I want to kiss him. Right here, in front of the corpse and the fleeing faithful and the Coin observers taking their little notes. I want to grab his bloody coat and pull him down and taste whatever madness is still on his tongue.
So I do.
I fist my hand in his coat and yank him down and his mouth meets mine and—
Oh.
He tastes like violence. Like chaos. Like the laugh that cracked open in this plaza while a body leaked at his feet.
His hands are in my hair, blood-wet and warm, tilting my head back so he can take more, and I let him.
I open for him and his tongue slides against mine and a sound comes out of me that I will absolutely deny later.
There's a body six feet away. There's blood soaking into the stone. There are Coin observers watching and Renan probably smirking and the entire fucking city in shambles around us—
I don't care.
I bite his lower lip and he growls into my mouth and his hands tighten in my hair and I'm pressed against him now, chest to chest, his blood smearing onto my clothes, onto my skin, copper and heat and him.
His hips pin me and I can feel how hard he is through his coat, through my dress, and my brain shorts out entirely.
More.
I want more.
He pulls back. Just enough to breathe. His forehead pressed to mine, his chest heaving, his eyes silver and blown and fixed on my mouth.

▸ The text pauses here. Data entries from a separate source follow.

===== src/rtl/fetch_unit.sv =====
// ============================================================================
// fetch_unit : single-outstanding instruction fetch FSM feeding the IF/ID reg.
// Optional macro FETCH_MISALIGN_TRAP_EN adds fetch_fault_o (misaligned trap).
// Revision   : 1.0
// ============================================================================
`default_nettype none

package fetch_unit_pkg;
    typedef struct packed {
        logic [31:0] pc;
        logic [31:0] instruction;
        logic [31:0] pc_plus4;
        logic        valid_if_id;
    } if_id_reg_t;
endpackage

module fetch_unit
    import fetch_unit_pkg::*;
#(
    parameter logic [31:0] RESET_PC  = 32'h0000_0000,
    parameter logic [31:0] NOP_INSTR = 32'h0000_0013
) (
    input  logic        clk,
    input  logic        reset,
    input  logic        stall_i,
    input  logic        redirect_i,
    input  logic [31:0] redirect_pc_i,
    output logic        imem_req_o,
    output logic [31:0] imem_addr_o,
    input  logic        imem_gnt_i,
    input  logic        imem_rvalid_i,
    input  logic [31:0] imem_rdata_i,
`ifdef FETCH_MISALIGN_TRAP_EN
    output logic        fetch_fault_o,
`endif
    output if_id_reg_t  out
);

    typedef enum logic [1:0] {
        IDLE  = 2'd0,
        REQ   = 2'd1,
        WAIT  = 2'd2,
        DRAIN = 2'd3
    } state_t;

    state_t      state_q;
    logic [31:0] fetch_pc_q;
    // Holds a response that arrived while out was full and stalled.
    logic        buf_valid_q;
    logic [31:0] buf_pc_q;
    logic [31:0] buf_instr_q;

    logic [31:0] pc_inc;
    logic [31:0] redir_pc;
    logic        consume;
    logic        has_room;
    logic        bad_redirect;
    logic        halted;

    assign pc_inc      = fetch_pc_q + 32'd4;
    assign consume     = out.valid_if_id & ~stall_i;
    assign has_room    = ~out.valid_if_id | consume;
    assign imem_req_o  = (state_q == REQ);
    assign imem_addr_o = fetch_pc_q;

`ifdef FETCH_MISALIGN_TRAP_EN
    logic fault_q;
    assign redir_pc      = redirect_pc_i;
    assign bad_redirect  = |redirect_pc_i[1:0];
    assign halted        = fault_q;
    assign fetch_fault_o = fault_q;
`else
    assign redir_pc      = redirect_pc_i & 32'hFFFF_FFFC;
    assign bad_redirect  = 1'b0;
    assign halted        = 1'b0;
`endif

    always_ff @(posedge clk) begin
        if (reset) begin
            state_q         <= IDLE;
            fetch_pc_q      <= RESET_PC;
            buf_valid_q     <= 1'b0;
            buf_pc_q        <= RESET_PC;
            buf_instr_q     <= NOP_INSTR;
            out.pc          <= RESET_PC;
            out.instruction <= NOP_INSTR;
            out.pc_plus4    <= RESET_PC + 32'd4;
            out.valid_if_id <= 1'b0;
`ifdef FETCH_MISALIGN_TRAP_EN
            fault_q         <= 1'b0;
`endif
        end else begin
            if (consume) begin
                out.valid_if_id <= 1'b0;
                out.instruction <= NOP_INSTR;
            end
            if (redirect_i) begin
                out.valid_if_id <= 1'b0;
                out.instruction <= NOP_INSTR;
                buf_valid_q     <= 1'b0;
                fetch_pc_q      <= redir_pc;
`ifdef FETCH_MISALIGN_TRAP_EN
                fault_q         <= bad_redirect;
`endif
                if (bad_redirect) begin
                    state_q <= IDLE;
                end else begin
                    // A grant or pending response still owes one discard.
                    case (state_q)
                        REQ:     state_q <= imem_gnt_i ? DRAIN : REQ;
                        WAIT:    state_q <= (buf_valid_q | imem_rvalid_i) ? REQ : DRAIN;
                        DRAIN:   state_q <= imem_rvalid_i ? REQ : DRAIN;
                        default: state_q <= REQ;
                    endcase
                end
            end else begin
                case (state_q)
                    IDLE: begin
                        if (!halted) state_q <= REQ;
                    end
                    REQ: begin
                        if (imem_gnt_i) state_q <= WAIT;
                    end
                    WAIT: begin
                        if (buf_valid_q) begin
                            if (consume) begin
                                out.pc          <= buf_pc_q;
                                out.instruction <= buf_instr_q;
                                out.pc_plus4    <= buf_pc_q + 32'd4;
                                out.valid_if_id <= 1'b1;
                                buf_valid_q     <= 1'b0;
                                state_q         <= REQ;
                            end
                        end else if (imem_rvalid_i) begin
                            fetch_pc_q <= pc_inc;
                            if (has_room) begin
                                out.pc          <= fetch_pc_q;
                                out.instruction <= imem_rdata_i;
                                out.pc_plus4    <= pc_inc;
                                out.valid_if_id <= 1'b1;
                                state_q         <= REQ;
                            end else begin
                                buf_valid_q <= 1'b1;
                                buf_pc_q    <= fetch_pc_q;
                                buf_instr_q <= imem_rdata_i;
                            end
                        end
                    end
                    DRAIN: begin
                        if (imem_rvalid_i) state_q <= REQ;
                    end
                    default: state_q <= IDLE;
                endcase
            end
        end
    end

endmodule

`default_nettype wire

"We're leaving." His voice is wrecked.
"Seris—"
"Tonight." His thumb drags across my lower lip, smearing blood there. "Right now, I'm taking you somewhere I can finish this properly."
Oh.
"The plaza—"
"Renan." Koshin doesn't look away from me. "Handle it."
Somewhere behind us, Renan's voice: "Of course. Go fuck. I'll clean up your political massacre."
I should argue. There's work to do. There's a dead High Priest and a shattered House and a witness who needs protection and—
Koshin's hands drop to my hips, grip, and then I'm over his shoulder.
"What the—"
"You can walk or I can carry you." He's already moving, striding through the plaza with me slung over him like a prize. "I don't care which."
I should be furious. I should demand he put me down, make some sharp comment about being treated like luggage, assert my dignity in front of the remaining observers.
Instead I watch his ass as he walks and think about sinking my teeth into it.
My priorities are a disaster. I've made peace with that.